Soja was born in New York in 1940. He earned his Ph.D. in geography from Syracuse University and began his career as a specialist on Africa at Northwestern University. After being recruited to UCLA in 1972, he began focusing his research on urban restructuring in Los Angeles, as well as the critical study of cities and regions. His interests were wide-ranging, including questions of regional development, planning and governance, and the spatiality of social life.

“Ed was a towering figure in the fields of urban planning and the social sciences and a strong force in the department of urban planning for almost 40 years,” said Evelyn Blumenberg, professor and chair of urban planning at the UCLA Luskin School of Public Affairs. “His insight, wit and leadership will be greatly missed.”

His numerous publications — as writer, editor and collaborator with fellow UCLA urban planning faculty and scholars from across the United States and around the world — include “Thirdspace: Journeys to Los Angeles and Other Real-and-Imagined Places” (Blackwell Publishers, 1996); “The City: Los Angeles and Urban Theory at the End of the Twentieth Century” (co-edited with Allen J. Scott, University of California Press, 1998); “Postmetropolis: Critical Studies of Cities and Regions” (Wiley-Blackwell, 2000); and “Seeking Spatial Justice” (University of Minnesota, 2010).

His most recent book, “My Los Angeles: From Urban Restructuring to Regional Urbanization” (University of California Press, 2014), covered more than four decades of urban development in Los Angeles as well as other urban regions. In his introduction, Soja wrote of Los Angeles:

“Its iconic imagery provokes exaggeration, fomenting emotionally excessive repulsion as well as unbridled attraction …. Further complicating any understanding of the actual place, Los Angeles for the past century has been a fountainhead of imaginative fantasy, emitting a mesmerizing force that obscures reality by eroding the difference between the real and the imagined, fact and fiction.”

“Ed Soja was respected globally for his innovation in conceptualizing ‘the urban’ and his teaching and mentoring of scholars,” said Lois Takahashi, interim dean of the UCLA Luskin School. “But I will remember him most for his enthusiastic greetings, his incisive humor and his inspiring curiosity. I will miss him terribly.”
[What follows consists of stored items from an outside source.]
[config.mk]
export PLATFORM = sky130hd
export DESIGN_NAME = button_click_classifier
export DESIGN_NICKNAME = d
export VERILOG_FILES = /design/src/sv/bcc_pkg.sv /design/src/sv/button_click_classifier.sv /design/src/sv/bcc_cfg_regs.sv /design/src/sv/bcc_classifier.sv
export SDC_FILE = /design/constraint.sdc
export NUM_CORES = 1
export LEC_CHECK = 0
export BUFFER_PORTS_ARGS = -buffer_cell sky130_fd_sc_hd__buf_2
export CORE_MARGIN = 1
export CORE_UTILIZATION = 50
export DETAILED_ROUTE_END_ITERATION = 12
export GPL_TIMING_DRIVEN = 0
export HOLD_SLACK_MARGIN = 0.02
export MAX_ROUTING_LAYER = met4
export PLACE_DENSITY = 0.78
export SLEW_MARGIN = 5
export SYNTH_ARGS = -nofsm -noshare
export SYNTH_HDL_FRONTEND = slang
export SYNTH_HIERARCHICAL = 1
export SYNTH_SLANG_ARGS = --single-unit
[constraint.sdc]
create_clock -name i_clk -period 3.5 [get_ports i_clk]
set_input_delay 0.525 -clock i_clk [delete_from_list [all_inputs] [get_ports i_clk]]
set_output_delay 0.525 -clock i_clk [all_outputs]
set_load 0.01 [all_outputs]
[src/sv/bcc_pkg.sv]
// types and constants for the button click classifier
// no dependencies
package bcc_pkg;

    localparam int unsigned TICK_W = 16;
    localparam int unsigned EVT_W  = 3;
    localparam int unsigned IDX_W  = 3;

    localparam logic [TICK_W-1:0] DEBOUNCE_RST = 16'd20;
    localparam logic [TICK_W-1:0] HOLD_RST     = 16'd1000;
    localparam logic [TICK_W-1:0] CLICK_RST    = 16'd200;
    localparam logic [TICK_W-1:0] GAP_RST      = 16'd100;
    localparam logic              REL_LVL_RST  = 1'b1;

    typedef enum logic [IDX_W-1:0] {
        CFG_DEBOUNCE = 3'd0,
        CFG_HOLD     = 3'd1,
        CFG_CLICK    = 3'd2,
        CFG_GAP      = 3'd3,
        CFG_REL_LVL  = 3'd4
    } t_cfg_idx;

    typedef enum logic [EVT_W-1:0] {
        EV_NONE   = 3'd0,
        EV_SINGLE = 3'd1,
        EV_DOUBLE = 3'd2,
        EV_LSTART = 3'd3,
        EV_LEND   = 3'd4
    } t_event;

    typedef struct packed {
        logic [TICK_W-1:0] debounce_ticks;
        logic [TICK_W-1:0] hold_ticks;
        logic [TICK_W-1:0] click_ticks;
        logic [TICK_W-1:0] double_gap_ticks;
        logic              released_level;
    } t_cfg;

endpackage

[src/sv/button_click_classifier.sv]
// button click classifier: one sampled pin level in, one event code out per beat
// Use: each input beat carries the pin level sampled at one millisecond tick.
// A level change restarts the debounce count; once the level has been stable
// past debounce_ticks the classifier reports single click, double click,
// long press start and long press end. Every input beat yields exactly one
// output beat, event code 0 when nothing happened.
// Channels: input i_in_valid / o_in_ready with i_button_level; output
// o_out_valid / i_out_ready with o_event_code. Configuration goes through
// i_cfg_wr_en / i_cfg_idx / i_cfg_wdata, written only while the block is idle, a
// rule for the user that the block itself does not enforce. An accepted beat is held
// in the input register, then its event code in the result register. Throughput:
// one beat per cycle while the output is taken, set by these two registers.
// Reset: synchronous, active low; the registers return to their defaults,
// the machine goes idle and both stages empty.
// Stall: a held output keeps its event code; the input register still takes
// one more beat, then o_in_ready drops until the output is taken.
module button_click_classifier (
    input  logic        i_clk,
    input  logic        i_rst_n,
    input  logic        i_in_valid,
    output logic        o_in_ready,
    input  logic        i_button_level,
    output logic        o_out_valid,
    input  logic        i_out_ready,
    output logic [2:0]  o_event_code,
    input  logic        i_cfg_wr_en,
    input  logic [2:0]  i_cfg_idx,
    input  logic [15:0] i_cfg_wdata
);
    import bcc_pkg::*;

    t_cfg   cfg;
    t_event ev;
    logic   r_in_valid;
    logic   r_in_level;
    logic   r_out_valid;
    t_event r_out_event;
    logic   out_free;
    logic   step;
    logic   in_fire;

    assign out_free   = !r_out_valid || i_out_ready;
    assign step       = r_in_valid && out_free;
    assign o_in_ready = !r_in_valid || out_free;
    assign in_fire    = i_in_valid && o_in_ready;

    bcc_cfg_regs u_cfg (
        .i_clk       (i_clk),
        .i_rst_n     (i_rst_n),
        .i_cfg_wr_en (i_cfg_wr_en),
        .i_cfg_idx   (i_cfg_idx),
        .i_cfg_wdata (i_cfg_wdata),
        .o_cfg       (cfg)
    );

    bcc_classifier u_cls (
        .i_clk   (i_clk),
        .i_rst_n (i_rst_n),
        .i_cfg   (cfg),
        .i_step  (step),
        .i_level (r_in_level),
        .o_event (ev)
    );

    // input register
    always_ff @(posedge i_clk) begin
        if (!i_rst_n) begin
            r_in_valid <= 1'b0;
        end else if (o_in_ready) begin
            r_in_valid <= i_in_valid;
        end
    end

    always_ff @(posedge i_clk) begin
        if (in_fire) begin
            r_in_level <= i_button_level;
        end
    end

    // result register
    always_ff @(posedge i_clk) begin
        if (!i_rst_n) begin
            r_out_valid <= 1'b0;
        end else if (out_free) begin
            r_out_valid <= r_in_valid;
        end
    end

    always_ff @(posedge i_clk) begin
        if (step) begin
            r_out_event <= ev;
        end
    end

    assign o_out_valid  = r_out_valid;
    assign o_event_code = r_out_event;

endmodule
During his long and distinguished career as a scholar at UCLA, Soja also devoted himself to teaching graduate and undergraduate students and serving as doctoral academic advisor to numerous Ph.D. candidates from the department of urban planning. In addition to courses on regional and international development, he taught courses in urban political economy and planning theory. He was also a visiting professor, at the London School of Economics Cities Program, an international center for architects, engineers, city planners, social scientists, community groups, public servants and leaders in the private sector.

Most recently, received the Vautrin-Lud International Prize for Geography for 2015. This prize honors the career of a distinguished geographer whose work has been very influential within and beyond the discipline. Unfortunately, Soja was unable to be present at the event in Saint-Dié, France, to deliver the customary plenary lecture. Instead, his work was explored in a roundtable discussion between many of his international peers.

“Ed Soja’s passing is a great loss to the urban planning department,” said Anastasia Loukaitou-Sideris, professor of urban planning and associate dean of the School of Public Affairs. “He was a giant in the field of social sciences, someone whose work has inspired and will continue to inspire us for generations. His recent award of the Vautrin Lud Prize — or ‘Geography’s Nobel Prize’ — underlined the enormity of his contributions to our field.”

The UCLA Luskin School will establish the Edward Soja Memorial Fellowship in his memory.

A gathering in celebration of Soja’s life will be held on Monday, Jan. 25, 2016, 4-6 p.m. at the UCLA Faculty Center, Sequoia Room.